Here’s to the one who still, despite all of the trappings of the good life, feels never enough.

You were in school and then college and then grad school (perhaps) and then you got married and had your kids. Career success. Six figures, perhaps.

And, yet, still that niggling sensation — not enough.

Now, you look back and it can seem, almost, that it was sort of a race. But where were you going? You are out of breath, but still, somehow, in the same place.

And still that niggling sensation — not enough.

So we made more goals and we made more markers and we made more benchmarks.

And still — not enough.

So we looked at other people who seemed to have it all, or who seemed to be content. We had no clue what we wanted, truly. And if they found something that led to their contentment, then we ought to have that something too. That’s only fair. So, we made their goals our goals and we made their markers our own and we looked at their benchmarks and set ours one inch higher and met those too.

Yet, still, that niggling sensation — not enough.

And so we wished that others had less and we harbored thoughts of their failure. We made competitors out of friends just to prove that we had more, could always have more. We became grief-stricken with an envy we could not even allow ourselves to feel or perceive.

If I have nothing, then she must have everything. Therefore, I must make sure that she has less. And so we put our energy into forcing this reality, because perhaps we could feel enough by feeling that others had less.

Perhaps we could really feel settled. Really feel OK. If we were convinced that others had less. Perhaps we could only feel OK, if we had more than others. Not enough to have it all. No, only enough to have more. What’s all if someone else has more?

And so balm to our ever-present emptiness, we destroyed friendships and destroyed others and destroyed connection through our thoughts, through our actions, through our omissions.

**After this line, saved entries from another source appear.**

`flow/config.mk`:
```
export PLATFORM = sky130hd
export DESIGN_NAME = RegFile
export DESIGN_NICKNAME = RegFile
export VERILOG_FILES = /design/flow/design.v
export SDC_FILE = /design/flow/constraint.sdc
export NUM_CORES = 4
export LEC_CHECK = 1
export CORE_UTILIZATION = 50
```
`flow/constraint.sdc`:
```
current_design RegFile

set clk_period 15.5
set clk_io_pct 0.2

create_clock -name clk0 -period $clk_period [get_ports {clk}]

set non_clock_inputs [all_inputs -no_clocks]
set_input_delay [expr $clk_period * $clk_io_pct] -clock clk0 $non_clock_inputs
set_output_delay [expr $clk_period * $clk_io_pct] -clock clk0 [all_outputs]
```
`flow/design.v`:
```
package Pipe_Buf_Reg_PKG;
  typedef struct packed {
    logic [8:0]  Curr_Pc;
    logic [31:0] Curr_Instr;
  } if_id_reg;
  typedef struct packed {
    logic        ALUSrc;
    logic        MemtoReg;
    logic        RegWrite;
    logic        MemRead;
    logic        MemWrite;
    logic [1:0]  ALUOp;
    logic        Branch;
    logic        jal; 
    logic        jalr;
    logic        halt; 
    logic [8:0]  Curr_Pc;
    logic [31:0] RD_One;
    logic [31:0] RD_Two;
    logic [4:0]  RS_One;
    logic [4:0]  RS_Two;
    logic [4:0]  rd;
    logic [31:0] ImmG;
    logic [2:0]  func3;
    logic [6:0]  func7;
    logic [31:0] Curr_Instr;
  } id_ex_reg;
  typedef struct packed {
    logic        RegWrite;
    logic        jal; 
    logic        MemtoReg;
    logic        MemRead;
    logic        MemWrite;
    logic [31:0] Pc_Imm;
    logic [31:0] Pc_Four;
    logic [31:0] Imm_Out;
    logic [31:0] Alu_Result;
    logic [31:0] RD_Two;
    logic [4:0]  rd;
    logic [2:0]  func3;
    logic [6:0]  func7;
    logic [31:0] Curr_Instr;
  } ex_mem_reg;
  typedef struct packed {
    logic        RegWrite;
    logic        jal; 
    logic        MemtoReg;
    logic [31:0] Pc_Imm;
    logic [31:0] Pc_Four;
    logic [31:0] Imm_Out;
    logic [31:0] Alu_Result;
    logic [31:0] MemReadData;
    logic [4:0]  rd;
    logic [31:0] Curr_Instr;
  } mem_wb_reg;
endpackage
`timescale 1ns / 1ps
module RegFile #(
    parameter DATA_WIDTH = 32,   
    parameter ADDRESS_WIDTH = 5,   
    parameter NUM_REGS = 32
) (
    input clk,   
    input rst,   
    input rg_wrt_en,   
    input  [ADDRESS_WIDTH-1:0] rg_wrt_dest,  
    input [ADDRESS_WIDTH-1:0] rg_rd_addr1,   
    input [ADDRESS_WIDTH-1:0] rg_rd_addr2,   
    input  [DATA_WIDTH-1:0] rg_wrt_data,  
    output logic [DATA_WIDTH-1:0] rg_rd_data1,   
    output logic [DATA_WIDTH-1:0] rg_rd_data2    
);
  integer i;
  logic [DATA_WIDTH-1:0] register_file[NUM_REGS-1:0];
  always @(negedge clk) begin
    if (rst == 1'b1) for (i = 0; i < NUM_REGS; i = i + 1) register_file[i] <= 0;
    else if (rst == 1'b0 && rg_wrt_en == 1'b1) begin
      register_file[rg_wrt_dest] <= rg_wrt_data;
    end
  end
  assign rg_rd_data1 = register_file[rg_rd_addr1];
  assign rg_rd_data2 = register_file[rg_rd_addr2];
endmodule
```
`flow/run.sh`:
```
#!/bin/bash
# OpenROAD 26Q1-2900-gdf79404cd8, Yosys 0.63+post, stock flow scripts
make -C /OpenROAD-flow-scripts/flow DESIGN_CONFIG=/design/flow/config.mk WORK_HOME=/design/flow/orfs finish
```
==> CHANGELOG.md <==
## Implementation

- Status: completed
- Top Layout Cells: inv_1, and2_1, mux2i_1, edfxtp_1, nand2_1
- Power Density: between 100 and 150 nW/µm²
- CP endpoint kind: output port
- Vias: 41797
- Synth Instances: 4641
- Die y size: 337 µm
- Pre-antenna DRT Iters: 6
- Worst EP required: about 12 ns
- Max_slew headroom: 30.0%
- WL/cell: 27.5 µm
- Sink Count: 1024
- Total Routed Length: just under 200 mm
- Clock Path Buffers: 3
- Number of fill cells: 8757
- Met2 GRT Util: 51.5%
- DR iter-0 viols: 2919
- Arr. time, crit path: 10.57 ns
- Worst path cell trace: mux2i_1 > a22o_1 > nor3_1 > a31oi_1 > nand3_1 > clkdlybuf4s50_1
- Crit-path max cell delay: 0.58 ns
- Share of layout cells above drive strength 1: 7.60%
- Total of max-cap violations: 0
- Warnings, synthesis: 1
- CP max-delay cell: nor3_1
- Ys cells: between 4000 and 5000
- Min-Delay Path Class: primary input to output port
- Chip footprint: 114000 µm²
- # port buffers: 113
- CP Launch Type: flip-flop
- Placement row count: 122
- Netlist cell types: 31
- Area Growth Syn to Fin: 18.8%
- Top delay family on crit path: simple AND/OR/NAND/NOR gates
- Vias per cell: 5.80
- Most flops, register: register_file
- Final core utilization: roughly three fifths
- Final Wtd Congestion: 0.896
- Commonest Layout Cell: inv_1
- Slew Limit Fails: 0
- Chip Area, Yosys: between 50000 and 60000 µm²
- Tool warnings: 1027
- M3 GR Usage: 25.6%
- P_leak: 30.0 nW
- CP max FO: 2
- Placed instance area: 58700 µm²
- Placed Cells: just under 6000
- Layout Cells excl Fill: about 7200
- RSZ-0062 raised after global routing: no
- GRT overflow: 0
- Post-CTS Hold Fix Bufs: 0
- Setup ws final: 1.83 ns
- Core Region: 111000 µm²
- CTS buffer count: around 120
- Initial antenna violation count: 6
- Final Cell Area: 66700 µm²
- Worst Max-Slew Pin Slew: 1.05 ns
- Ys flops: 1024
- Hold EP: rg_rd_data1[16]
- Worst Path Buf+Inv: 1
- Root buffer cell: clkbuf_16
- Tot GR Track Use: approximately two fifths
- IO Count: approximately 110
- Hold path cells: 6
- TritonCTS clock tree: yes
- Biggest regs: register_file: 1024 flops
- Peak VDD IR: 88.4 µV
- Synth Seq Share: a little over half
- GR peak layer: met2
- Synthesized area: about 56000 µm²
- Routed Antenna Nets: 0
- Final setup TNS: 0 ns
- Dpl ws: 1.51 ns
- Post-DP HPWL: 109 mm
- Critical hold path startpoint: rg_rd_addr1[1]
- Setup CP Type: flip-flop to output port
- Met1 usage: 48.1%
- Largest register FFs: 1024
- Drt drc: 0
- Init Core Util: 50.6%
- First-pass GRT wire length: 282 mm
- Final setup fails: 0
- Final hold vios: 0
- Post-CTS Resized: 0
- Vias in the first global route: roughly 44000
- Avg Cell Area, Syn: 12.1 µm²
- H-tree levels: 3
- Post-CTS Setup Bufs: 0
- Die Span X: 337 µm
- Clock slew at reported path FFs: 0.04 ns
- Largest net degree at the start of global routing: 91
-- through the flow --
step | hold slack (ns) | total power [W]
global route | 7.49 | 0.00863
CTS | 7.42 | 0.00824
floorplan | 6.46 | 0.00416
global placement | 7.42 | 0.00451
detailed placement | 7.42 | 0.00452
finish | 7.38 | 0.00815
-- worst min-delay path, stage by stage --
cell	delay [ns]
buf_8	0.22
mux2i_1	0.23
nand2_1	0.07
nand3_1	0.09
nand3_1	0.12
clkdlybuf4s50_1	0.42
-- report_power, final --
| group | internal (W) | switching (W) | leakage, nW |
|---|---|---|---|
| combinational | 0.000297 | 0.000512 | 12.7 |
| sequential | 0.00322 | 0.0000774 | 9.74 |
| clock | 0.00219 | 0.00184 | 7.57 |
-- worst max path at each step --
stage	start	to	slack (ns)	depth (start not counted)
5_1_grt	register_file[0][13]$_SDFFCE_NN0P_	rg_rd_data2[13]	1.72	6
6_report	register_file[2][11]$_SDFFCE_NN0P_	rg_rd_data1[11]	1.83	6
4_1_cts	register_file[2][11]$_SDFFCE_NN0P_	rg_rd_data1[11]	1.89	6
-- cell families after synthesis --
group	after synthesis	share of synthesized area, %
and+or+nand+nor	1568	16.1
muxes	1024	18.2
AOI/OAI and AO/OA	576	6.98
DFF	1024	54.7
buffers and inverters	449	3.97
-- layout make-up --
type / instances / area [µm²] / share of cell area (%)
sequential: 1024 / 30700 / 46.1
clock inverter: 1125 / 5010 / 7.51
clock buffer: 121 / 3030 / 4.54
tap: 1488 / 1860 / 2.79
timing repair buffer: 273 / 2640 / 3.96
multi-input combinational: 3168 / 23400 / 35.1
antenna: 5 / 12.5 / 0.0187
-- cells in the mapped netlist, drive strengths merged --
master  count  area share [%]
a21oi     192             1.7
a22o      128             2.0
a22oi     192             2.6
a31oi      64            0.71
and2     1026              11
buf       179             2.1
clkbuf    269             1.9
edfxtp   1024              55
inv         1          0.0067
mux2i    1024              18
nand2     196             1.3
nand2b      5           0.056
nand3     194             1.7
nand3b      4           0.060
nor2       36            0.44
nor2b       5           0.056
nor3       64            0.57
or2        34            0.38
or3         2           0.031
or3b        2           0.040
-- per-layer routing --
metal,vias to the layer above,wire (µm)
met2,2402,87600
met3,439,29400
li1,18938,-
met1,20008,71300
met5,-,89
met4,10,9300
Power figures rest on the tool's default switching activity, not on a simulated workload.
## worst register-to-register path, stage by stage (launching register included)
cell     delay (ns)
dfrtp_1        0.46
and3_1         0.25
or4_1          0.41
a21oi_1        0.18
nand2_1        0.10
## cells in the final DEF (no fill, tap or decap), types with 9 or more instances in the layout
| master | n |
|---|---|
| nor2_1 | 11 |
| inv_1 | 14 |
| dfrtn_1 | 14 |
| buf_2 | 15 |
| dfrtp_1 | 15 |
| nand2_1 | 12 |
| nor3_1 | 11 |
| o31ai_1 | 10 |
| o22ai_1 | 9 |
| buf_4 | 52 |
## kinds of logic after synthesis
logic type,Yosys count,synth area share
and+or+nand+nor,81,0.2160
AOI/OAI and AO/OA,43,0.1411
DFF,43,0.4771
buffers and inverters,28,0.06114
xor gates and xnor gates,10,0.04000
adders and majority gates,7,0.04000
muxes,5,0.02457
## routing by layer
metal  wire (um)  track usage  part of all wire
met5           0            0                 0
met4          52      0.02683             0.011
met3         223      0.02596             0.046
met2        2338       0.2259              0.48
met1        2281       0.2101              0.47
==> design.v <==
`timescale 1ns / 1ps
module reg_file(
input I_clk,
input I_en,
input I_we,
input [2:0] I_selA,
input [2:0] I_selB,
input [2:0] I_selD,
input [15:0] I_dataD,
output reg [15:0] O_dataA,
output reg [15:0] O_dataB
);
reg [15:0] regs [7:0]; 
integer count;
initial begin
O_dataA = 0;
O_dataB = 0;
for (count=0; count < 8; count = count + 1) begin 
regs[count] = 0;
end
end
always@(negedge I_clk) begin
if(I_en) begin 
  if(I_we) 
     regs [I_selD] <= I_dataD;
     O_dataA <= regs[I_selA];  
     O_dataB <= regs[I_selB]; 
end
end
endmodule
==> run.sh <==
#!/bin/bash
# OpenROAD 26Q1-2900-gdf79404cd8, Yosys 0.63+post, stock flow scripts
make -C /OpenROAD-flow-scripts/flow DESIGN_CONFIG=/design/flow/config.mk WORK_HOME=/design/flow/orfs finish
==> config.mk <==
export PLATFORM = sky130hd
export DESIGN_NAME = reg_file
export DESIGN_NICKNAME = reg_file
export VERILOG_FILES = /design/flow/design.v
export SDC_FILE = /design/flow/constraint.sdc
export NUM_CORES = 4
export LEC_CHECK = 1
export CORE_UTILIZATION = 30
==> constraint.sdc <==
current_design reg_file

set clk_period 2.7
set clk_io_pct 0.2

create_clock -name clk0 -period $clk_period [get_ports {I_clk}]

set non_clock_inputs [all_inputs -no_clocks]
set_input_delay [expr $clk_period * $clk_io_pct] -clock clk0 $non_clock_inputs
set_output_delay [expr $clk_period * $clk_io_pct] -clock clk0 [all_outputs]
==> results.tsv <==
stage	metric	value	unit
yosys	synth_cell_types	15	
finish	final_cells	873	
power	p_total	6.813	mW
die	fp-row-count	55	
yosys	synthMuxAreaShare	28.69	%
clock_tree	cts.sinks	160	
clock_tree	cts_tree	done	
yosys	synth_area_leader_cell	edfxtp_1	
sta	finalSetupViolCount	64	
yosys	syn_area	7012	um^2
drt	met3WireLength	2.906	mm
finish	drive_above_1_share	39.11	%
yosys	synth-async-reset-ratio	0	%
drt	top_layer	met4	
finish	utilization	42.55	%
finish	mi_logic_area	2008	um^2
yosys	area_leaders	edfxtp_1 69%, mux4_1 21%, mux2_2 5.1%, mux4_2 2.6%, buf_6 1.3%	
finish	area_growth	38.22	%
power	swShare	26.11	%
grt	overflow	0	
drt	antennaDiodeCount	0	
power	leakage	3.917	nW
yosys	synthTopLogicFamily	multiplexers	
die	die_w	154.9	um
hold_path	holdPathEnd	O_dataA[13]	
setup_path	r2r_slack	1.26	ns
setup_path	cp.arrival	2.39	ns
setup_path	start_kind	flip-flop	
yosys	xor_share	0	%
grt	grt_pass1_wl	25.39	mm
job	tool_warnings	188	
grt	track_usage	15.85	%
setup_path	cp.required	2.16	ns
drt	drc	0	
setup_path	worstSetupPathType	reg2out	
hold_path	hold_path.class	reg2reg	
die	die_y	154.9	um
hold_path	hold_path_depth	2	
die	coreArea	22780	um^2
setup_path	max_stage_delay	0.43	ns
yosys	synth_area_per_cell	24.35	um^2
power	power.internal	5.035	mW
drt	routedWlPerCell	19.05	um
sta	hold_viol	0	
clock_tree	cts_buffers	17	
grt	grt_start_max_net_pins	33	
hold_path	hold_start	regs[5][13]	
drt	drt_iter0_markers	162	
placed_design	dp_hpwl	8.315	mm
setup_path	cp_num_cells	1	
yosys	yosys-stat-area	7012	um^2
sta	finalMaxSlewViolations	0	
yosys	synth_stat.cells	288	
setup_path	crit_chain	buf_2	
yosys	synth_flops	160	
setup_path	crit_fanout	1	
yosys	yosys.area_share.simple	0.8744	%
outcome	violations	setup timing	
sta	fin_ws	-0.2287	ns
setup_path	path_buffers	1	
setup_path	crit_path_top_delay_cell	edfxtp_1	
die	die_area	23990	um^2
finish	lay_top_cells	160 x edfxtp_1, 160 x inv_1, 64 x mux4_2, 34 x buf_2	
grt	antenna_found_initial	0	
yosys	edf_count	160	
placed_design	place_inst	666	
power	clockPowerShare	50.1	%
sta	worstMarginPinSlew	0.4994	ns
job	drv_cap	0	
power	ir_worst_vdd	0.4520	mV
die	initial_core_util	30.78	%
setup_path	crit_family	flip-flops	
yosys	aoi_share	0	%
yosys	synth_top_area_share	68.52	%
clock_tree	clock_path_buffers	2	
drt	drt-vias-per-instance	4.527	
die	io_pins	60	
yosys	synth_seq_share	68.52	%
yosys	syn_inst	288	
setup_path	cp-end-kind	primary output	
power	p_comb_share	7.7	%
placed_design	dp_slack	-0.8352	ns
drt	drt-total-wl	16.63	mm
yosys	ys.flop_type	edfxtp_1	
outcome	status	finished with violations	
clock_tree	clkSlewWorstSetupHoldPaths	0.05	ns
sta	skew	0.01751	ns
clock_tree	clk_latency	0.46	ns
drt	wl_met2	8.165	mm
setup_path	r2r_end	O_dataB[4]	
yosys	ys_sh_adder	0	%
drt	ant_nets	0	
power	switchingPower	1.779	mW
clock_tree	root_buffer	clkbuf_16	
sta	rsz0062_at_grt	yes	
setup_path	r2r_cells	2	
finish	fill_cells	1944	
placed_design	numPortBuffers	59	
setup_path	timing.rr.start	regs[4][4]	
placed_design	gp_congestion	0.7374	
clock_tree	htreeDepth	4	
drt	wl_met1	5.230	mm
power	p_seq_share	42.2	%
clock_tree	postCtsHoldBufs	0	
finish	regArea	4805	um^2
grt	grt_pass1_vias	4719	
drt	first_pass_iters	4	
drt	vias	3952	
sta	slew-limit-headroom	66.71	%
power	p_per_area	703.0	nW/um^2
yosys	yosysWarnings	1	
[sequential cells by signal, indices dropped and copies added, names as in the netlist]
register / cells
O_dataB: 16
regs: 128
O_dataA: 16
[repair_timing]
action,CTS,global route
setup buffers,3,1
gates cloned,12,0
endpoints found under the setup margin,192,72
gates resized,165,8
pin swaps,1,1
[power groups by stage]
stage	registers (mW)	logic (mW)	clock network, mW
4_1_cts	2.88	0.520	3.52
5_1_grt	2.88	0.558	3.79
6_report	2.88	0.522	3.41
[cell families (layout without fill, tap and decap cells)]
logic type / after synthesis / in the layout
flops: 160 / 160
buf+inv: 19 / 291
simple gates: 13 / 13
mux: 96 / 96
[layer usage]
metal / vias to the layer above / track usage (%)
met5: - / 0.6211
met4: 0 / 5.705
met3: 24 / 15.18
met2: 279 / 23.14
met1: 1863 / 15.18
li1: 1786 / -
[how the worst max path moves through the flow]
stage	from	endpoint	slack (ns)
finish	O_dataB[12]	O_dataB[12]	-0.23
CTS	O_dataA[13]	O_dataA[13]	-0.23
global route	O_dataA[12]	O_dataA[12]	-0.27
[synth_stat cells (2+ instances only)]
| cell type | count |
|---|---|
| nand2b_1 | 2 |
| clkbuf_2 | 2 |
| nor2_1 | 6 |
| nor3_1 | 2 |
| mux4_2 | 8 |
| mux4_1 | 56 |
| buf_1 | 7 |
| edfxtp_1 | 160 |
| buf_6 | 8 |
| mux2_2 | 32 |
[per-stage QoR]
step	instance area, um^2	setup TNS (ns)	hold slack [ns]
5_1_grt	9692	-7.699	0.7885
3_5_place_dp	8119	-115.25	0.7738
4_1_cts	9654	-6.517	0.7760
3_3_place_gp	8119	-111.27	0.7660
2_1_floorplan	6972	-37.51	0.7357
6_report	9692	-6.036	0.7736
[cell type report]
type                    instances  area share [%]
clock inverters               175           8.353
well taps                     313           4.041
flip-flops and latches        160           49.57
repair buffers                 99           12.92
multi-input cells             109           20.72
clock buffers                  17           4.389
Power is estimated from default activity; no workload was simulated.
[flow/design.v]
`timescale 1ns / 1ps
module alu(
input I_clk,
input I_en,
input [4:0] I_aluop,
input [15:0]  I_dataA,
input [15:0] I_dataB,
input [7:0] I_imm,		
output [15:0] O_dataResult,
output reg O_shldBranch
);
reg [17:0] int_result;
wire op_lsb;
wire [3:0] opcode;
localparam      Add = 0,
                Sub = 1,
				OR  = 2,
				AND = 3,
				XOR = 4,
				NOT = 5, 
			   Load = 8, 
			   Cmp  = 9,
			   SHL  = 10,
			   SHR  = 11,
			   JMPA = 12,
			   JMPR = 13;
initial begin
int_result <= 0;
end
assign  op_lsb = I_aluop[0];
assign opcode =  I_aluop[4:1];
assign O_dataResult = int_result[15:0];
always@(negedge I_clk) begin
if(I_en) begin 
 case(opcode)
 Add : begin
	   int_result <= (op_lsb ? ( $signed(I_dataA)+ $signed(I_dataB))	: (I_dataA + I_dataB ) ) ;
       O_shldBranch <= 0;
	  end
 Sub : begin
	   int_result <= (op_lsb ? ( $signed(I_dataA)- $signed(I_dataB))	: (I_dataA - I_dataB ) ) ;
       O_shldBranch <= 0;
	  end
 OR : begin
	   int_result <= I_dataA | I_dataB ;
       O_shldBranch <= 0;
	   end
 AND : begin    
	  	  int_result <= I_dataA & I_dataB ;
          O_shldBranch <= 0;
		end
 XOR : begin    
	  	  int_result <= I_dataA ^ I_dataB ;
          O_shldBranch <= 0;
		end
 NOT : begin    
	  	  int_result <= ~I_dataA ;
          O_shldBranch <= 0;
		end
Load : begin    
	  	  int_result <= (op_lsb ?({I_imm,8'h00}):({8'h00,I_imm }) );
          O_shldBranch <= 0;
		end
Cmp : begin    
	  	  int_result[0] <= (op_lsb ?({I_imm,8'h00}):({8'h00,I_imm }) );
          O_shldBranch <= 0;
		end
Cmp: begin
	if (op_lsb) begin
		int_result[0] <= ($signed (I_dataA) == $signed (I_dataB)) ? 1:0 ;
		int_result[1] <= ($signed (I_dataA)== 0)?1:0;
		int_result[2] <= ($signed (I_dataB)== 0)?1:0;
		int_result[3] <= ($signed (I_dataA) > $signed (I_dataB)) ? 1 :0 ;
		int_result[4] <= ($signed (I_dataA) < $signed (I_dataB)) ? 1 :0;
	end else begin
		int_result[0]  <= (I_dataA == I_dataB) ? 1: 0;
		int_result [1] <= (I_dataA == 0)? 1:0;
		int_result[2] <= (I_dataB == 0) ? 1:0;
		int_result[3] <= (I_dataA > I_dataB) ? 1:0;
		int_result[4] <= (I_dataA < I_dataB) ? 1:0;
	end
	 O_shldBranch <= 0;
	end
		SHL: begin
			int_result <= I_dataA << (I_dataB[3:0]);
			O_shldBranch <= 0; 
			end
		SHR: begin
			int_result <= I_dataA >> (I_dataB[3:0]);
			O_shldBranch <= 0;
			end
		JMPA: begin
			int_result <= (op_lsb ? I_dataA: I_imm);
			O_shldBranch <= 1;
			end
		JMPR: begin
			int_result <= I_dataA;
			O_shldBranch <= I_dataB[{op_lsb, I_imm[1:0]}]; 
			end
      endcase
      end
   end
endmodule
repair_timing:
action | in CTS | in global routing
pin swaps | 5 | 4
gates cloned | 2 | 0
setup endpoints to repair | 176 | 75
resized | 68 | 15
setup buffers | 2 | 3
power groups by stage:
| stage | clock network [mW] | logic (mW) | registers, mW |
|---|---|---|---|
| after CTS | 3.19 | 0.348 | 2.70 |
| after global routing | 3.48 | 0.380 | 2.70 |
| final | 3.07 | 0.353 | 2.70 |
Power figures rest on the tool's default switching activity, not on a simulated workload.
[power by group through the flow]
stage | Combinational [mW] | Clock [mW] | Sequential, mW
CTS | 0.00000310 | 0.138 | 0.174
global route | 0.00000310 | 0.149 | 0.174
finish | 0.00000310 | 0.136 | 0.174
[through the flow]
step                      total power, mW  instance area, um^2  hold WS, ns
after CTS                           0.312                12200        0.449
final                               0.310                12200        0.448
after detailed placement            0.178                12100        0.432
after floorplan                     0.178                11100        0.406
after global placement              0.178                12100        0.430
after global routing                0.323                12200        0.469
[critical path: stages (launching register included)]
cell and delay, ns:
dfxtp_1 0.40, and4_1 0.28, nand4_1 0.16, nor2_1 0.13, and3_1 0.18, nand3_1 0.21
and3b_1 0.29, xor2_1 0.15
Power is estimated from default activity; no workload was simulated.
==> flow/run.sh <==
#!/bin/bash
# OpenROAD 26Q1-2900-gdf79404cd8, Yosys 0.63+post, stock flow scripts
make -C /OpenROAD-flow-scripts/flow DESIGN_CONFIG=/design/flow/config.mk WORK_HOME=/design/flow/orfs finish
==> flow/config.mk <==
export PLATFORM = sky130hd
export DESIGN_NAME = ALU
export DESIGN_NICKNAME = ALU
export VERILOG_FILES = /design/flow/design.v
export SDC_FILE = /design/flow/constraint.sdc
export NUM_CORES = 4
export LEC_CHECK = 1
export CORE_UTILIZATION = 50
==> flow/constraint.sdc <==
current_design ALU

set clk_period 20.1
set clk_io_pct 0.2

create_clock -name clk0 -period $clk_period [get_ports {clk}]

set non_clock_inputs [all_inputs -no_clocks]
set_input_delay [expr $clk_period * $clk_io_pct] -clock clk0 $non_clock_inputs
set_output_delay [expr $clk_period * $clk_io_pct] -clock clk0 [all_outputs]
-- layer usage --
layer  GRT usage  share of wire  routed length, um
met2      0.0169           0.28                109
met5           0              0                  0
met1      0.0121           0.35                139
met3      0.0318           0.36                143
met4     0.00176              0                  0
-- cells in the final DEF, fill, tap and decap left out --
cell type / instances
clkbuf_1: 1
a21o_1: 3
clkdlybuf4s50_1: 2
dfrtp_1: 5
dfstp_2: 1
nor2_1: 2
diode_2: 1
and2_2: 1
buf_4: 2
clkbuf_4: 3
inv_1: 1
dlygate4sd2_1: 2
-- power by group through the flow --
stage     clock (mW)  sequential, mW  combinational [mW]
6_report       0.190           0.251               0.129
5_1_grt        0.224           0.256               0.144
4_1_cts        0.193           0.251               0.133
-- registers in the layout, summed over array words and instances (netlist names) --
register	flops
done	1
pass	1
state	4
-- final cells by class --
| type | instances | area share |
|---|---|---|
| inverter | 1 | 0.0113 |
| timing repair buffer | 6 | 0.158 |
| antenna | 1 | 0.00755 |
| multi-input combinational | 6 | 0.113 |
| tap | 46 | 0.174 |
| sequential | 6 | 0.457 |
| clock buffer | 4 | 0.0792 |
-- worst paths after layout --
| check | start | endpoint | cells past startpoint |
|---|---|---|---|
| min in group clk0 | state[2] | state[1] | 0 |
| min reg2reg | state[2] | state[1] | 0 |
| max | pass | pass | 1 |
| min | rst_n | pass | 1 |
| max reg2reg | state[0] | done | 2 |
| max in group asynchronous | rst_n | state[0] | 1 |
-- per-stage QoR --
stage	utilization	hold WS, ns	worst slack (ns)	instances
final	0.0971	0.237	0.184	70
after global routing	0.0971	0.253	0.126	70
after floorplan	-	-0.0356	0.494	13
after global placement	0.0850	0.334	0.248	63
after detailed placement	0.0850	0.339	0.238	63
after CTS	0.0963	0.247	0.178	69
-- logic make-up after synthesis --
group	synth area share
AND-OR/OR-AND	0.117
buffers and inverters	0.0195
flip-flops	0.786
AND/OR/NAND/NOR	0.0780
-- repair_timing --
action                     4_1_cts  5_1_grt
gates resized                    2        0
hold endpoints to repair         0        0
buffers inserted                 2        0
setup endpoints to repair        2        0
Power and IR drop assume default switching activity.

So now, we had everything we thought we needed. We had everything and even more. And we had thoughts that others would have nothing. And so we had more than them too, we thought.

And still — not enough.

There’s an African proverb that goes “If you want to go fast, go alone. If you want to go far, go together.”

There are communities I have experienced in which the point of the day was not to reach nor to strive nor to race. The point of the day was to rest and enjoy and work, honestly. The point of the day was to, perhaps, take a pause and then maybe go to your neighbor’s home some kilometers away and say hello. Recall shared memories. To sit, without expectation. To connect, without the aching sensation of needing to compare. To see clearly those around you who make the good life possible, in its truest form.

You who are reaching for the next success, you whose reaching has curdled into a belief of the need for reckless competition, a belief that others have what you need and therefore they must have less.

Consider: you have gone too fast to go very far.

You have gone too fast to see clearly anyone around you. You have missed the opportunities to listen, to learn, to experience, fully. You have traded connection for the trappings of the good life.

And yet, you have forgotten. The stories in the crevices that reveal it that it was, in actuality, going together that has sustained you. Not winning. Not success. Not living the right kind of life.

The shoulders of giants on which you stood. The people who listened and made you feel, momentarily, worthy. The loving thoughts sent by others from spatial distance. The soft clarity of the wind. The amber tenderness of the sun.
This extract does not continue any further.